Keep Your Audience Informed

Doug Parkin, volunteer pediatrician from Arizona is seeing patients during his two month service at the Baptist Medical Center in Nalerigu, Ghana. [NIKON D2X, Sigma 18-50mm F2.8 EX DC, Mode = Aperture Priority, ISO 800, 1/40, ƒ/2.8, (35mm = 42)]

Have you ever had to wait on diagnosis and they took forever at the hospital or doctors office?

Don’t do that to your team or customers.

Had the World Health Organization or the Centers for Disease Control waited until they could put out a message that wouldn’t change, millions more could have died from COVID-19.

Your organization needs to be communicating during these times often and in all the messaging streams where your audience is for your organization.

Surgeon Danny Crawley reviews x-rays before he makes his early morning rounds visiting patients at the Baptist Medical Centre in Nalerigu, Ghana. [NIKON D2X, Sigma 18-50mm F2.8 EX DC, Mode = Aperture Priority, ISO 800, 1/125, ƒ/2.8, (35mm = 34)]

Be Timely

The speed of your communication in today’s over connected digital society means if you are not telling your story everyone else will. By getting your message out right away shows your organization is aware of situation. You are ready to take this on.

Most important is that the audience is most likely interested in your message.

Surgeon Danny Crawley is in theatre giving a epidural prior to doing a hernia operation and Sandow Abarich, theatre assistant helps him at the Baptist Medical Centre in Nalerigu, Ghana. [NIKON D2X, 18.0-50.0 mm f/2.8, Mode = Aperture Priority, ISO 400, 1/200, ƒ/2.8, (35mm = 45)]

Acknowledge Uncertainty

I think while this might not be what you lead with in your messaging, it must be the fire for why you don’t procrastinate during a crisis.

Tell only what you know. Doing so in an empathetic voice is great way to acknowledge the frustration everyone is feeling.

When you go for surgery they have you sign a lot of papers acknowledging they may find something else in the process.

Don’t Over-Reassure

It is better to over-estimate the problem and then be able to say that the situation is better than first thought.

Surgeons doing a bone graft of lower part of leg for a little boy to hopefully help him keep his leg at the Hôpital Baptiste Biblique located in Tsiko, Togo, West Africa. [NIKON Z 6, 14.0-24.0 mm f/2.8, Mode = Aperture Priority, ISO 4500, 1/200, ƒ/4, (35mm = 17)]

What are you communicating?

This COVID-19 has put many people in a waiting room–waiting to hear from YOU.

A mass of people wait for medical treatment at the Baptist Medical Centre in Nalerigu, Ghana. [NIKON D2X, 18.0-50.0 mm f/2.8, Mode = Aperture Priority, ISO 400, 1/25, ƒ/2.8, (35mm = 27)]

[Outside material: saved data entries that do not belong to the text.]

File: src/hdl/video_pkg.sv
package video_pkg;

    // grey pixel width
    localparam int pix_w = 8;

    // ----------------------------------------
    // line buffer pool
    // ----------------------------------------
    localparam int num_bufs = 8;
    localparam int buf_bits = 3;

    // pixel address inside one line, 720 fits
    localparam int addr_bits = 10;

    // ----------------------------------------
    // descriptor queue
    // ----------------------------------------
    // one extra bit so the count can reach num_bufs
    localparam int cnt_bits = buf_bits + 1;

endpackage

File: src/hdl/video_timing.sv
module video_timing #(
    parameter int h_active = 720,
    parameter int h_fp     = 16,
    parameter int h_sync   = 62,
    parameter int h_bp     = 60,
    parameter int v_active = 480,
    parameter int v_fp     = 9,
    parameter int v_sync   = 6,
    parameter int v_bp     = 30
) (
    input  logic                            pix_clk,
    input  logic                            resetn,
    output logic [video_pkg::addr_bits-1:0] h_pos,
    output logic                            active_pix,
    output logic                            line_start,
    output logic                            frame_start,
    output logic                            de,
    output logic                            hsync,
    output logic                            vsync
);
    import video_pkg::*;

    localparam int h_total = h_active + h_fp + h_sync + h_bp;
    localparam int v_total = v_active + v_fp + v_sync + v_bp;
    localparam int cnt_w   = addr_bits + 1;

    logic [cnt_w-1:0] h_cnt;
    logic [cnt_w-1:0] v_cnt;
    logic [cnt_w-1:0] v_next;
    logic             h_last;
    logic             hs_win;
    logic             vs_win;

    // ----------------------------------------
    // raster counters
    // ----------------------------------------
    always_ff @(posedge pix_clk or negedge resetn) begin
        if (!resetn) begin
            h_cnt <= '0;
            v_cnt <= '0;
        end else if (h_last) begin
            h_cnt <= '0;
            v_cnt <= v_next;
        end else begin
            h_cnt <= h_cnt + 1'b1;
        end
    end

    assign h_last = (h_cnt == h_total - 1);
    // row that follows the current one
    assign v_next = (v_cnt == v_total - 1) ? '0 : v_cnt + 1'b1;

    assign h_pos      = h_cnt[addr_bits-1:0];
    assign active_pix = (h_cnt < h_active) && (v_cnt < v_active);

    // early pulses, one cycle ahead of column 0 of an active row
    assign line_start  = h_last && (v_next < v_active);
    assign frame_start = h_last && (v_cnt == v_total - 1);

    assign hs_win = (h_cnt >= h_active + h_fp) && (h_cnt < h_active + h_fp + h_sync);
    assign vs_win = (v_cnt >= v_active + v_fp) && (v_cnt < v_active + v_fp + v_sync);

    // one stage delay to line up with the store read
    always_ff @(posedge pix_clk or negedge resetn) begin
        if (!resetn) begin
            de    <= 1'b0;
            hsync <= 1'b1;
            vsync <= 1'b1;
        end else begin
            de    <= active_pix;
            hsync <= !hs_win;
            vsync <= !vs_win;
        end
    end

endmodule

File: config.mk
export PLATFORM = sky130hd
export DESIGN_NAME = video_timing
export DESIGN_NICKNAME = d
export VERILOG_FILES = /design/src/hdl/video_pkg.sv /design/src/hdl/video_timing.sv
export SDC_FILE = /design/constraint.sdc
export NUM_CORES = 1
export LEC_CHECK = 0
export BUFFER_PORTS_ARGS = -buffer_cell sky130_fd_sc_hd__buf_2
export CAP_MARGIN = 20
export CORE_UTILIZATION = 50
export CTS_CLUSTER_SIZE = 25
export DETAILED_ROUTE_END_ITERATION = 16
export PLACE_DENSITY = 0.77
export SLEW_MARGIN = 20
export SYNTH_ARGS = -nofsm -noshare
export SYNTH_HDL_FRONTEND = slang
export SYNTH_SLANG_ARGS = --single-unit
File: constraint.sdc
create_clock -name pix_clk -period 1.82 [get_ports pix_clk]
set_input_delay 0.273 -clock pix_clk [delete_from_list [all_inputs] [get_ports pix_clk]]
set_output_delay 0.273 -clock pix_clk [all_outputs]
set_load 0.01 [all_outputs]
### Word-level counts from Yosys, hierarchy flattened

Cells that the tools add are included.
W data, S select, Z words.

| word-level totals | value |
|---|---|
| flip-flop bits (word level) | 25 |
| latch bits | 0 |
| memory bits (writable) | 0 |
| ROM bits | 0 |
| bits of input ports | 2 |
| output and inout port bits | 16 |
| memories | 0 |

| operators by class | value |
|---|---|
| add/sub/neg operators | 2 |
| $mul | 0 |
| div/mod/pow operators | 0 |
| magnitude comparators | 7 |
| equal/unequal tests | 2 |
| shift operators | 0 |
| multiplexer cells | 2 |
| bitwise gates (word level) | 0 |
| reductions and logical operators | 7 |

Operators with widths:

| operator | number |
|---|---|
| $lt A11 B9 Y1 const B | 3 |
| $add A11 B1 Y11 const B | 2 |
| $eq A11 B10 Y1 const B | 2 |
| $lt A11 B10 Y1 const B | 2 |
| $mux W11 | 2 |
| $ge A11 B10 Y1 const B | 1 |
| $ge A11 B9 Y1 const B | 1 |
| $logic_and A1 B1 Y1 | 5 |
| $logic_not A1 Y1 | 2 |

### Longest topological paths before layout

Gate-level depths: netlist (run 1).

| logic depth | value |
|---|---|
| depth in word-level cells | 4 |
| mapped depth | 7 |
| depth with buffers taken out | 6 |

### Worst setup path before layout (run 1)

OpenSTA, ideal clock, no wires.

| timing | value |
|---|---|
| path kind | register -> output |
| start point | reg v_cnt[0] |
| end point | out line_start |
| data arrival time | 1.597 ns |
| slack | -0.050 ns |
| stages on the path, launching flop included | 6 |
| path through | dfrtp_1 -> ha_1 -> and4_1 -> and2_1 -> a311oi_1 -> o2111a_1 |

| on the way | value |
|---|---|
| longest elaborated chain between the ends | 4 |

Ends and longest elaborated chain:

| what | RTL line | source |
|---|---|---|
| start, declared | video_timing.sv:28 | `logic [cnt_w-1:0] v_cnt;` |
| start signal, assigned | video_timing.sv:43 | `v_cnt <= v_next;` |
| $add A11 B1 Y11 / $eq A11 B10 Y1 (equally long branches) | video_timing.sv:51 | `assign v_next = (v_cnt == v_total - 1) ? '0 : v_cnt + 1'b1;` |
| $mux W11 * | video_timing.sv:51 |  |
| $lt A11 B9 Y1 * | video_timing.sv:57 | `assign line_start = h_last && (v_next < v_active);` |
| $logic_and A1 B1 Y1 * | video_timing.sv:57 |  |
| end, declared | video_timing.sv:15 | `output logic line_start,` |

Every way passes the cells marked *; elsewhere a longest branch is shown, timed or not.

### Worst setup path after layout (run 1)

| timing | value |
|---|---|
| start point | reg v_cnt[7] |
| end point | out line_start |

Same word-level chain as after synthesis.

==> results.toml, run 1 <==
[run_status]
status = "finished with violations"
violations = "setup timing"

[global_route]
grt_max_degree = 26
grt_antenna_before_repair = 0
grt_usage_pct = 23.8
grt-ovfl-total = 0
grt_pass1_wl_um = 5820
first_global_vias = 1261

[layout]
fillers = 196
mostFrequentLayoutCells = "buf_4, dfrtp_1, buf_2, nand2_1"
layout_commonest_cell = "buf_4"
drive_gt1_share_pct = 44.8
nNetsFinal = 202
areaGrowthSynthToFinish_pct = 35.8
final_cells = 225
n_antenna_cell = 0

[logic_synthesis]
synth_compound_area_share_pct = 9.55
yosys.area_share.simple_pct = 24.5
ys_seq_elements = 25
synth_top_family_by_area = "simple AND/OR/NAND/NOR gates"
synthAdderAreaFrac_pct = 4.38
yosysTopAreaCellShare_pct = 40.3
yosysSeqAreaShare_pct = 44.0
syn-cell-area_um2 = 1430
yosys.area.top_type = "dfrtp_1"
synth_mux_area_share_pct = 2.10
synth_cells = 150
ys_types = 35
synth_area_per_cell_um2 = 9.52
synth_fp_nets = 157
yosys_warnings = 0
synthXorXnorAreaFrac_pct = 7.36
synth.area.top_cells = "dfrtp_1, buf_4, ha_1, xor2_1, nand3_1"

[worst_setup_path]
crit_chain = "nand4_1 > buf_4 > nor4_1 > o21ai_2 > o2111a_1 > buf_2"
worst-path-max-fanout = 6
startpoint = "v_cnt[7]$_DFFE_PN0N_"
arrival_ps = 1900
start_kind = "flop"
max_stage_delay_ps = 480
crit_required_ps = 1550
end_kind = "primary output"
r2r-end = "v_cnt[3]$_DFFE_PN0N_"
reg2regPathDepth = 5
critPathSlowestCell = "dfrtp_2"
rrSetupSlack_ps = -130
path_class = "reg2out"
regToRegStartpoint = "h_cnt[5]$_DFF_PN0_"

[route]
wl_um = 3690
detail-route-antenna-nets = 0
wl_per_cell_um = 16.4
drc = 0
viasPerCell = 5.99
vias = 1348
drtPass1Iterations = 4
drt_iter0_markers = 65

[sta]
final_max_slew_viol_count = 0
setup_ws_ps = -348
relSlewSlack_pct = 62.2
skew_ps = 16.7
period_needed_ps = 2170
setup_tns_ps = -994
period_share_pct = 119
fmax_ghz = 0.461
hold_viol = 0
finalSetupViolCount = 6
max_slew.worst_pin.slew_ps = 566
rsz0062_at_grt = "true"

[flow_run]
maxCapViolations = 0

[cts]
clk-insertion-delay-late_ps = 340
cts_buffers = 3
clockRootBuffer = "clkbuf_4"
clock-sinks = 25
path_clk_slew_ps = 160
cts_buffer_depth = 2
cts_max_level = 1
cts_tree = "done"

[power_and_ir_drop]
leakage_nw = 0.877
peakVddDrop_mv = 0.361
power_density_nw_per_um2 = 435

[placement]
dp_cells = 212
dp_hpwl_um = 2410
routabilityCongestion = 0.976
dp_worst_setup_slack_ps = -74.8
port_buffers = 17

[floorplan]
start_util_pct = 52.2
die-area_um2 = 3070
die_x_um = 55.4
core_um2 = 2730
fp-row-count = 19
io_pins = 18
die_h_um = 55.4

[worst_hold_path]
hold_class = "in2async"
[synth_stat cells, drive strengths merged]
master	count
and4	2
dfrtp	23
o2111a	1
and3	6
nor4b	3
nand3b	2
nand2	11
nand4b	1
nor2	11
a311oi	1
a211o	1
dfstp	2
a21oi	2
inv	6
buf	12
and2	2
xnor2	5
xor2	7
a211oi	1
nor3	5
a31oi	1
clkbuf	2
ha	5
o21ai	10
mux2i	3
nand4	4
nand3	11
or3b	2
o31a	1
or3	1
o31ai	2
nor4	3
o211a	1
[sequential cells by signal, summed over array words and instances (netlist names)]
| signal | flops |
|---|---|
| v_cnt | 11 |
| de | 1 |
| vsync | 1 |
| hsync | 1 |
| h_cnt | 11 |
[power by group]
| group | total (mW) | internal (mW) | switching [mW] |
|---|---|---|---|
| Combinational | 0.0129 | 0.00216 | 0.0107 |
| Clock | 0.275 | 0.0842 | 0.191 |
| Sequential | 0.556 | 0.556 | 0 |
[kinds of logic (layout without fill, tap and decap cells)]
| group | count (synthesis) | in the layout |
|---|---|---|
| buffers and inverters | 20 | 64 |
| AO/OA/AOI/OAI | 21 | 21 |
| adder cells (fa/ha/maj) | 5 | 5 |
| multiplexers | 3 | 3 |
| flip-flops | 25 | 25 |
| AND/OR/NAND/NOR | 64 | 64 |
| XOR/XNOR | 12 | 12 |
[how the worst max path moves through the flow]
stage	cells after the start	to
final	6	line_start
after global routing	6	line_start
after CTS	7	line_start
after detailed placement	6	line_start
after global placement	6	line_start
after floorplan	5	line_start
[critical path, delay by kind of cell, from the launching register on]
kind | cells | cell delay [ps]
DFF | 1 | 480
AOI/OAI and AO/OA | 2 | 260
buffers and inverters | 2 | 320
and+or+nand+nor | 2 | 510
[metrics by stage]
| stage | hold slack (ps) | util, % | total power, mW | cell area, µm² |
|---|---|---|---|---|
| global route | 489 | 70.9 | 0.860 | 1940 |
| detailed placement | 303 | 61.2 | 0.578 | 1670 |
| global placement | 291 | 61.2 | 0.578 | 1670 |
| finish | 434 | 70.9 | 0.844 | 1940 |
| floorplan | -22.6 | - | 0.566 | 1430 |
| CTS | 457 | 67.3 | 0.846 | 1840 |
[layer usage]
metal  vias to the layer above  track usage [%]  part of all wire (%)
li1                        619                -                     -
met2                        63             38.0                    48
met1                       650             31.7                    44
met5                         -                0                     0
met3                        16             3.51                   5.3
met4                         0             11.1                   2.8
[final cells by class]
type                       count  area, µm²  share of cell area [%]
clock inverter                 1       7.51                   0.387
tap                           31       38.8                    2.00
inverter                       6       22.5                    1.16
clock buffer                   3       22.5                    1.16
multi-input combinational    105        813                    41.9
sequential                    25        633                    32.6
timing repair buffer          54        402                    20.7
[timing repair]
action / 4_1_cts / 5_1_grt
resized for setup: 25 / 20
setup endpoints to repair: 9 / 10
endpoints found under the hold margin: 23 / 0
hold buffers: 1 / 0
pin swaps: 14 / 7
buffers inserted: 5 / 4
Note: power is estimated with default switching activity, not from simulation.
==> inputs of run 2 (changes only) <==
ABC_AREA = 1   (was unset)
==> results.toml, run 2 <==
[layout]
layout_commonest_cell = "nand2_1"
fillers = 301
n_antenna_cell = 0
nNetsFinal = 251
reg_top3 = "h_cnt: 11 flops, v_cnt: 11 flops"
drive_gt1_share_pct = 22.2
fin_util_pct = 59.1
areaGrowthSynthToFinish_pct = 12.9
mostFrequentLayoutCells = "nand2_1, inv_1, nor2_1, dfrtp_1, buf_2"
register_area_um2 = 632
multi_input_area_um2 = 779

[route]
drtPass1Iterations = 5
drc = 0
wl_um = 3320
viasPerCell = 5.00
drt_iter0_markers = 71
wl_per_cell_um = 11.6
detail-route-antenna-nets = 0
vias = 1434

[logic_synthesis]
ys_seq_elements = 25
yosysSeqAreaShare_pct = 39.3
yosys.area.top_type = "dfrtp_1"
synth_edf_count = 0
synth_cells = 221
yosysMostFrequentCell = "nand2_1"
synth_area_per_cell_um2 = 7.24
synth_ff_type = "dfrtp_1"
synth_fp_nets = 228
syn-cell-area_um2 = 1600
ys_types = 26
yosysTopAreaCellShare_pct = 36.0
async_flop_share_pct = 100
yosys_warnings = 0
synth.area.top_cells = "dfrtp_1, nand2_1, inv_1, buf_4, nor2_1"
netlist_top_cells_count = "nand2_1, inv_1, dfrtp_1"

[placement]
routabilityCongestion = 0.854
dp_hpwl_um = 2300
dp_worst_setup_slack_ps = 50.6
port_buffers = 17

[worst_hold_path]
hold_class = "in2async"

[global_route]
grt_use_met3_pct = 2.86
globalRoute.busiestLayer = "met1"
globalRouteMet2Util_pct = 29.2
first_global_vias = 1188
met1_usage_pct = 29.4
grt-ovfl-total = 0
grt_antenna_before_repair = 0
grt_pass1_wl_um = 5200
grt_usage_pct = 19.9
grt_max_degree = 26

[sta]
skew_ps = 3.49
period_share_pct = 116
hold_viol = 0
rsz0062_at_grt = "true"
period_needed_ps = 2120
final_max_slew_viol_count = 0
max_slew.worst_pin.slew_ps = 555
relSlewSlack_pct = 63.0
finalSetupViolCount = 2
fmax_ghz = 0.473
setup_ws_ps = -295

[floorplan]
fp-row-count = 20
die_x_um = 58.6
die-area_um2 = 3430
die_h_um = 58.6
start_util_pct = 52.4
core_um2 = 3050
io_pins = 18

[power_and_ir_drop]
power_density_nw_per_um2 = 454
leakage_nw = 0.856
peakVddDrop_mv = 0.255

[worst_setup_path]
worst-path-max-fanout = 5
path_class = "reg2out"
crit_required_ps = 1550
start_kind = "flop"
rrSetupSlack_ps = 180
reg2regPathDepth = 9
end_kind = "primary output"
arrival_ps = 1840

[cts]
cts_max_level = 1
cts_buffers = 3
cts_tree = "done"
clock-sinks = 25
clk-insertion-delay-late_ps = 320
path_clk_slew_ps = 130
cts_buffer_depth = 2
clockRootBuffer = "clkbuf_4"

[run_status]
violations = "setup timing"
status = "finished with violations"

[flow_run]
maxCapViolations = 0
-- run 2: cell count changes after synthesis, moves of 4 or more --
| cell | change |
|---|---|
| nand2_1 | +47 |
| inv_1 | +27 |
| nor2_1 | +10 |
| and3_1 | -5 |
| xnor2_1 | -5 |
| o21ai_0 | +4 |
| o21ai_1 | +4 |
-- run 2: logic make-up (layout without fill, tap and decap cells) --
| kind of cell | count (synthesis) | count (layout) | synth area share (%) |
|---|---|---|---|
| AND/OR/NAND/NOR | 119 | 119 | 33.9 |
| AO/OA/AOI/OAI | 21 | 21 | 6.73 |
| flip-flops | 25 | 25 | 39.3 |
| buffers and inverters | 46 | 68 | 13.5 |
| adder cells (fa/ha/maj) | 5 | 5 | 3.91 |
| XOR/XNOR | 5 | 5 | 2.74 |
-- run 2: worst max-delay path, cell delays in order (launching register included) --
cell and delay [ps]:
dfrtp_1 430, ha_2 220, inv_2 50, nor2_4 160, nand2_2 80, nor2_2 120, xor2_1 180, nand2_1 70
nor2_1 90, buf_2 130
-- run 2: worst paths after layout --
check | from | end
worst max-delay path | v_cnt[0]$_DFFE_PN0N_ | line_start
worst min-delay path | resetn | de$_DFF_PN0_
worst max register to register | h_cnt[0]$_DFF_PN0_ | h_cnt[10]$_DFF_PN0_
worst min register to register | h_cnt[0]$_DFF_PN0_ | h_cnt[0]$_DFF_PN0_
max in group asynchronous | resetn | h_cnt[8]$_DFF_PN0_
min in group pix_clk | h_cnt[0]$_DFF_PN0_ | h_cnt[0]$_DFF_PN0_
-- run 2: area by class of cell --
cell class / count / area share (%)
multi-input cells: 150 / 43.2
flip-flops and latches: 25 / 35.0
repair buffers: 29 / 9.84
inverters: 35 / 7.48
well taps: 44 / 3.05
clock buffers: 4 / 1.46
-- run 2: layer usage --
metal | wire, µm | vias up | share of wire (%)
li1 | - | 729 | -
met1 | 1590 | 659 | 48
met2 | 1510 | 42 | 46
met3 | 170 | 4 | 5.1
met4 | 44 | 0 | 1.3
met5 | 0 | - | 0
-- run 2: per-stage QoR --
stage                     power, mW  hold WS, ps  cell area [µm²]  std cells  setup TNS [ps]
final                         0.820          459             1810        287            -397
after global routing          0.849          495             1810        287            -625
after CTS                     0.829          468             1740        282            -277
after detailed placement      0.578          296             1690        275               0
after global placement        0.578          295             1690        275               0
after floorplan               0.566        -22.6             1600        221               0
-- run 2: where the power goes --
group | internal [mW] | switching [mW] | leakage (nW)
Clock | 0.0859 | 0.165 | 0.0150
Sequential | 0.556 | 0 | 0.318
Combinational | 0.00216 | 0.0106 | 0.523
-- run 2: what timing repair did --
| item | CTS | global route |
|---|---|---|
| buffers inserted | 2 | 5 |
| pin swaps | 3 | 8 |
| resized for setup | 3 | 9 |
| setup endpoints to repair | 2 | 3 |
| hold buffers | 1 | 0 |
| endpoints found under the hold margin | 23 | 0 |
==> inputs of run 3 (changes only) <==
PLACE_DENSITY = 0.74   (was 0.77)
clock period = 2.6 ns   (was 1.82 ns; I/O delays follow)
==> results.toml, run 3 (same netlist as run 2, synthesis figures left out) <==
[global_route]
grt-ovfl-total = 0
first_global_vias = 1260
grt_max_degree = 26
grt_antenna_before_repair = 0
grt_usage_pct = 20.8
grt_pass1_wl_um = 5380

[cts]
path_clk_slew_ps = 140
cts_tree = "done"
clk-insertion-delay-late_ps = 320
cts_buffer_depth = 2
ctsHoldBuffers = 0
clockRootBuffer = "clkbuf_4"
cts_max_level = 1
post_cts_buffers = 0
clock-sinks = 25
post_cts_resized = 0
cts_buffers = 3

[floorplan]
die-area_um2 = 3430
die_x_um = 58.6
io_pins = 18
die_h_um = 58.6
start_util_pct = 52.4
core_um2 = 3050
fp-row-count = 20

[power_and_ir_drop]
power_density_nw_per_um2 = 339
intPower_mw = 0.450
switching_share_pct = 21.3
peakVddDrop_mv = 0.180
leakage_nw = 0.797
p_clk_share_pct = 30.5
share_comb_of_total_power_pct = 1.4
p_seq_share_pct = 68.1
switchingPower_mw = 0.122

[layout]
drive_gt1_share_pct = 14.3
register_area_um2 = 628
fillers = 319
reg_top3 = "h_cnt: 11 flops, v_cnt: 11 flops"
n_antenna_cell = 0
fin_util_pct = 55.1
areaGrowthSynthToFinish_pct = 5.24
nNetsFinal = 239
multi_input_area_um2 = 756
mostFrequentLayoutCells = "nand2_1, inv_1, dfrtp_1, nor2_1, buf_2"
layout_commonest_cell = "nand2_1"

[sta]
period_share_pct = 87.5
relSlewSlack_pct = 63.0
final_max_slew_viol_count = 0
skew_ps = 6.48
finalSetupViolCount = 0
hold_viol = 0
setup_tns_ps = 0
rsz0062_at_grt = "false"
period_needed_ps = 2280
max_slew.worst_pin.slew_ps = 554
fmax_ghz = 0.439

[worst_setup_path]
crit_required_ps = 2210
rrSetupSlack_ps = 960
start_kind = "flop"
worst-path-max-fanout = 14
end_kind = "primary output"
arrival_ps = 1890
path_class = "reg2out"

[route]
viasPerCell = 4.88
detail-route-antenna-nets = 0
drtPass1Iterations = 4
drc = 0
drt_iter0_markers = 38
vias = 1343
wl_um = 2980
wl_per_cell_um = 10.8

[flow_run]
maxCapViolations = 0

[run_status]
status = "finished clean"

[placement]
port_buffers = 17
routabilityCongestion = 0.849
dp_hpwl_um = 2290

[worst_hold_path]
hold_class = "in2async"
[run 3: changes by cell type in the layout (fill, tap and decap cells not counted), moves of 2 or more]
| cell | change |
|---|---|
| inv_2 | -2 |
| buf_4 | -11 |
| inv_1 | +3 |
| ha_1 | +2 |
| dfrtp_2 | -3 |
| dfrtp_1 | +3 |
[run 3: routing by layer]
layer	vias to the layer above	global-route usage, %	wire length, µm
met1	607	29.0	1520
met3	4	3.08	69
met2	20	32.2	1340
met4	0	9.52	56
met5	-	0	0
li1	712	-	-
[run 3: cell type report]
class	instances	share of cell area (%)
Clock buffer	4	1.56
Inverter	35	7.88
Multi-Input combinational cell	150	44.9
Sequential cell	25	37.3
Tap cell	44	3.27
Timing Repair Buffer	17	5.06
[run 3: critical path, cell delays in order, from the launching register on]
cell and delay [ps]:
dfrtp_1 490, ha_1 200, nand2_1 50, nor3_1 160, nand2_2 220, o21bai_1 220, nor2_1 100, buf_2 130
[run 3: power by group through the flow]
stage	registers, mW	clock network (mW)	logic, mW
finish	0.389	0.174	0.00776
global route	0.389	0.197	0.00928
CTS	0.389	0.183	0.00842
detailed placement	0.396	0	0.00840
global placement	0.396	0	0.00835
floorplan	0.396	0	0.000000444
[run 3: path summary, 6_finish.rpt]
| check | startpoint | to | depth (start not counted) |
|---|---|---|---|
| setup / recovery | h_cnt[0]$_DFF_PN0_ | line_start | 7 |
| hold reg to reg | v_cnt[10]$_DFFE_PN0N_ | v_cnt[10]$_DFFE_PN0N_ | 2 |
| min in group pix_clk | v_cnt[10]$_DFFE_PN0N_ | v_cnt[10]$_DFFE_PN0N_ | 2 |
| setup reg to reg | h_cnt[0]$_DFF_PN0_ | h_cnt[10]$_DFF_PN0_ | 8 |
| hold / removal | resetn | h_cnt[5]$_DFF_PN0_ | 1 |
| max in group asynchronous | resetn | vsync$_DFF_PN1_ | 1 |
[run 3: metrics by stage]
| stage | area [µm²] | worst slack [ps] | hold slack, ps | instances | total power [mW] |
|---|---|---|---|---|---|
| after floorplan | 1600 | 875 | 94.4 | 221 | 0.396 |
| after global placement | 1660 | 734 | 409 | 271 | 0.405 |
| after detailed placement | 1660 | 687 | 410 | 271 | 0.405 |
| after CTS | 1680 | 299 | 48.4 | 275 | 0.581 |
| after global routing | 1680 | 101 | 54.0 | 275 | 0.596 |
| final | 1680 | 324 | 36.0 | 275 | 0.571 |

This is one of the most important times in organizations history for the past 100 years for the need of communication.

Ross Cathy, the grandson of Truett Cathy opened his restaurant Midland FSR in Columbus, Georgia on September 29, 2011. These are all the operators who came that day to celebrate with him as well as Truett & Jeannette Cathy. [NIKON D3S, 28.0-300.0 mm f/3.5-5.6, Mode = Aperture Priority, ISO 200, 1/160, ƒ/7.1, (35mm = 28)]

People need to know what your organization is doing and plan to do in the coming months. Be like the CDC and get your message out there. Let people know this is what you know right now and if changes happen you will communicate that as well to them.

So, what do people need to know? Assume they need to know what you will not be doing as well as what you will be doing.

Acknowledge fear, pain, suffering and uncertainty if they are genuine emotions for the situation. Always be as human as possible. You are building a relationship with your audience. Make sure that relationship is built on honesty and integrity.